2020-12-04 16:40:59 -06:00
Field G. Van Zee
7038bbaa05 Optionally disable trsm diagonal pre-inversion.
Details:
- Implemented a configure-time option, --disable-trsm-preinversion, that
  optionally disables the pre-inversion of diagonal elements of the
  triangular matrix in the trsm operation and instead uses division
  instructions within the gemmtrsm microkernels. Pre-inversion is
  enabled by default. When it is disabled, performance may suffer
  slightly, but numerical robustness should improve for certain
  pathological cases involving denormal (subnormal) numbers that would
  otherwise result in overflow in the pre-inverted value. Thanks to
  Bhaskar Nallani for reporting this issue via #461.
- Added preprocessor macro guards to bli_trsm_cntl.c as well as the
  gemmtrsm microkernels for 'haswell' and 'penryn' kernel sets pursuant
  to the aforementioned feature.
- Added macros to frame/include/bli_x86_asm_macros.h related to division
  instructions.
2020-12-04 16:08:15 -06:00
Field G. Van Zee
78aee79452 Allow amaxv testsuite module to run with dim = 0.
Details:
- Exit early from libblis_test_amaxv_check() when the vector dimension
  (length) of x is 0. This allows the module to run when the testsuite
  driver passes in a problem size of 0. Thanks to Meghana Vankadari for
  alerting us to this issue via #459.
- Note: All other testsuite modules appear to work with problem sizes
  of 0, except for the microkernel modules. I chose not to "fix" those
  modules because a failure (or segmentation fault, as happens in this
  case) is actually meaningful in that it alerts the developer that some
  microkernels cannot be used with k = 0. Specifically, the 'haswell'
  kernel set contains microkernels that preload elements of B. Those
  microkernels would need to be restructured to avoid preloading in
  order to support usage when k = 0.
2020-12-02 13:02:36 -06:00
Field G. Van Zee
92d2b12a44 Fixed obscure testsuite gemmt dependency bug.
Details:
- Fixed a bug in the gemmt testsuite module that only manifested when
  testing of gemmt is enabled but testing of gemv is disabled. The bug
  was due to a copy-paste error dating back to the introduction of gemmt
  in 88ad841.
2020-12-02 13:02:00 -06:00
Field G. Van Zee
b43dae9a5d Fixed copy-paste bugs in edge-case sup kernels.
Details:
- Fixed bugs in two sup kernels, bli_dgemmsup_rv_haswell_asm_1x6() and
  bli_dgemmsup_rd_haswell_asm_1x4(), which involved extraneous assembly
  instructions that were left over from when the kernels were first
  written. These instructions would cause segmentation faults in some
  situations where extra memory was not allocated beyond the end of
  the matrix buffers. Thanks to Kiran Varaganti for reporting these
  bugs and to Bhaskar Nallani for identifying the cause and solution.

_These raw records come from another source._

[src/rtl/ro_meas_sched_pkg.sv]
// Shared definitions for the ring-oscillator measurement scheduler:
// state encoding, width helpers and reset values.
package ro_meas_sched_pkg;

  typedef enum logic [2:0] {
    ST_IDLE,
    ST_CLEAR,
    ST_GATE,
    ST_SETTLE,
    ST_RESULT
  } state_t;

  localparam state_t RST_STATE = ST_IDLE;
  localparam logic   RST_FLAG  = 1'b0;

  function automatic int ch_width(input int num_osc);
    return (num_osc > 1) ? $clog2(num_osc) : 1;
  endfunction

  // One timer covers both the gate length and the settle/clear hold.
  function automatic int timer_width(input int gate_w, input int settle);
    int settle_w;
    settle_w = $clog2(settle) + 1;
    return (gate_w > settle_w) ? gate_w : settle_w;
  endfunction

endpackage

[src/rtl/ro_meas_sched_timer.sv]
// Loadable down-counter; a load of V produces a done pulse V+1 cycles later,
// so the caller loads duration-1.
module meas_timer #(
  parameter int TW = 16
) (
  input  logic          clk,
  input  logic          reset,
  input  logic          load,
  input  logic [TW-1:0] value,
  output logic          done
);

  logic [TW-1:0] count;

  always_ff @(posedge clk) begin
    if (reset) begin
      count <= '0;
      done  <= 1'b0;
    end else if (load) begin
      count <= value;
      done  <= (value == '0);
    end else if (count != '0) begin
      count <= count - 1'b1;
      done  <= (count == TW'(1));
    end else begin
      done  <= 1'b0;
    end
  end

endmodule

[src/rtl/ro_meas_sched.sv]
// Sweeps the masked oscillator channels: clear, gate, settle, capture, and
// hands each count out over a valid/ready result port.
module ro_meas_sched
  import ro_meas_sched_pkg::*;
#(
  parameter int N       = 8,
  parameter int NUM_OSC = 4,
  parameter int GATE_W  = 16,
  parameter int SETTLE  = 4
) (
  input  logic                           clk,
  input  logic                           reset,
  input  logic                           start,
  input  logic                           continuous,
  input  logic                           abort,
  input  logic [NUM_OSC-1:0]             chan_mask,
  input  logic [GATE_W-1:0]              gate_len,
  output logic [ch_width(NUM_OSC)-1:0]   osc_sel,
  output logic                           cnt_clr,
  output logic                           cnt_en,
  input  logic [N-1:0]                   cnt_value,
  output logic                           res_valid,
  input  logic                           res_ready,
  output logic [N-1:0]                   res_data,
  output logic [ch_width(NUM_OSC)-1:0]   res_chan,
  output logic                           res_ovf,
  output logic                           busy,
  output logic                           sweep_done
);

  localparam int CH_W = ch_width(NUM_OSC);
  localparam int TW   = timer_width(GATE_W, SETTLE);
  localparam logic [TW-1:0] SETTLE_LOAD = TW'(SETTLE - 1);

  typedef struct packed {
    logic            found;
    logic [CH_W-1:0] idx;
  } pick_t;

  state_t              state_q, state_d;
  logic [NUM_OSC-1:0]  mask_q;
  logic [CH_W-1:0]     chan_q, chan_d;
  logic [GATE_W-1:0]   gate_q;
  logic                load_mask, enter_clear, capture, sweep_d;
  logic                tmr_load, tmr_done;
  logic [TW-1:0]       tmr_value;
  pick_t               first_pick, next_pick;

  function automatic pick_t lowest_from(input logic [NUM_OSC-1:0] m, input int from);
    pick_t p;
    p = '0;
    for (int i = NUM_OSC - 1; i >= 0; i--) begin
      if (m[i] && (i >= from)) begin
        p.found = 1'b1;
        p.idx   = CH_W'(i);
      end
    end
    return p;
  endfunction

  assign first_pick = lowest_from(chan_mask, 0);
  assign next_pick  = lowest_from(mask_q, int'(chan_q) + 1);

  meas_timer #(.TW(TW)) u_timer (
    .clk   (clk),
    .reset (reset),
    .load  (tmr_load),
    .value (tmr_value),
    .done  (tmr_done)
  );

  always_ff @(posedge clk) begin
    if (reset) begin
      state_q    <= RST_STATE;
      mask_q     <= '0;
      chan_q     <= '0;
      gate_q     <= '0;
      res_data   <= '0;
      res_chan   <= '0;
      res_ovf    <= RST_FLAG;
      sweep_done <= RST_FLAG;
    end else begin
      state_q    <= state_d;
      chan_q     <= chan_d;
      sweep_done <= sweep_d;
      if (load_mask)
        mask_q <= chan_mask;
      if (enter_clear)
        gate_q <= (gate_len == '0) ? '0 : gate_len - 1'b1;
      if (abort) begin
        res_data <= '0;
        res_chan <= '0;
        res_ovf  <= RST_FLAG;
      end else if (capture) begin
        res_data <= cnt_value;
        res_chan <= chan_q;
        res_ovf  <= &cnt_value;
      end
    end
  end

  // Every entry into CLEAR also samples gate_len and starts the clear hold.
  always_comb begin
    state_d     = state_q;
    chan_d      = chan_q;
    load_mask   = 1'b0;
    enter_clear = 1'b0;
    capture     = 1'b0;
    sweep_d     = 1'b0;
    tmr_load    = 1'b0;
    tmr_value   = SETTLE_LOAD;
    case (state_q)
      ST_IDLE: begin
        if (start && first_pick.found) begin
          state_d     = ST_CLEAR;
          load_mask   = 1'b1;
          chan_d      = first_pick.idx;
          enter_clear = 1'b1;
        end
      end
      ST_CLEAR: begin
        if (tmr_done) begin
          state_d   = ST_GATE;
          tmr_load  = 1'b1;
          tmr_value = TW'(gate_q);
        end
      end
      ST_GATE: begin
        if (tmr_done) begin
          state_d  = ST_SETTLE;
          tmr_load = 1'b1;
        end
      end
      ST_SETTLE: begin
        if (tmr_done) begin
          state_d = ST_RESULT;
          capture = 1'b1;
        end
      end
      ST_RESULT: begin
        if (res_ready) begin
          if (next_pick.found) begin
            state_d     = ST_CLEAR;
            chan_d      = next_pick.idx;
            enter_clear = 1'b1;
          end else begin
            sweep_d = 1'b1;
            if (continuous && first_pick.found) begin
              state_d     = ST_CLEAR;
              load_mask   = 1'b1;
              chan_d      = first_pick.idx;
              enter_clear = 1'b1;
            end else begin
              state_d = ST_IDLE;
            end
          end
        end
      end
      default: state_d = ST_IDLE;
    endcase
    if (enter_clear)
      tmr_load = 1'b1;
    if (abort) begin
      state_d     = ST_IDLE;
      chan_d      = '0;
      load_mask   = 1'b0;
      enter_clear = 1'b0;
      capture     = 1'b0;
      sweep_d     = 1'b0;
      tmr_load    = 1'b0;
    end
  end

  always_comb begin
    cnt_clr   = (state_q == ST_CLEAR);
    cnt_en    = (state_q == ST_GATE);
    res_valid = (state_q == ST_RESULT);
    busy      = (state_q != ST_IDLE);
    osc_sel   = busy ? chan_q : '0;
  end

endmodule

2020-12-01 16:44:38 -06:00
Field G. Van Zee
11dfc176a3 Reorganized thread auto-factorization logic.
Details:
- Reorganized logic of bli_thread_partition_2x2() so that the primary
  guts were factored out into "fast" and "slow" variants. Then added
  logic to the "fast" variant that allows for more optimal thread
  factorizations in some situations where there is at least one factor
  of 2.
- Changed BLIS_THREAD_RATIO_M from 2 to 1 in bli_kernel_macro_defs.h and
  added comments to that file describing BLIS_THREAD_RATIO_? and
  BLIS_THREAD_MAX_?R.
- In bli_family_zen.h and bli_family_zen2.h, preprocessed out several
  macros not used in vanilla BLIS and removed the unused macro
  BLIS_ENABLE_ZEN_BLOCK_SIZES from the former file.
- Disabled AMD's small matrix handling entry points in bli_syrk_front.c
  and bli_trsm_front.c. (These branches of small matrix handling have
  not been reviewed by vanilla BLIS developers.)
- Added commented-out calls printf() to bli_rntm.c.
- Whitespace changes to bli_thread.c.
2020-12-01 19:51:27 +00:00
Devin Matthews
6d3bafacd7 Update BuildSystem.md
Add git version >= 1.8.5 requirement (see #462).
2020-11-28 17:17:56 -06:00
Field G. Van Zee
64856ea5a6 Auto-reduce (by default) prime numbers of threads.
Details:
- When requesting multithreaded parallelism by specifying the total
  number of threads (whether it be via environment variable, globally at
  runtime, or locally at runtime), reduce the number of threads actually
  used by one if the original value (a) is prime and (b) exceeds a
  minimum threshold defined by the macro BLIS_NT_MAX_PRIME, which is set
  to 11 by default. If, when specifying the total number of threads (and
  not the individual ways of parallelism for each loop), prime numbers
  of threads are desired, this feature may be overridden by defining the
  BLIS_ENABLE_AUTO_PRIME_NUM_THREADS macro in the bli_family_*.h that
  corresponds to the configuration family targeted at configure-time.
  (For now, there is no configure option(s) to control this feature.)
  Thanks to Jeff Diamond for suggesting this change.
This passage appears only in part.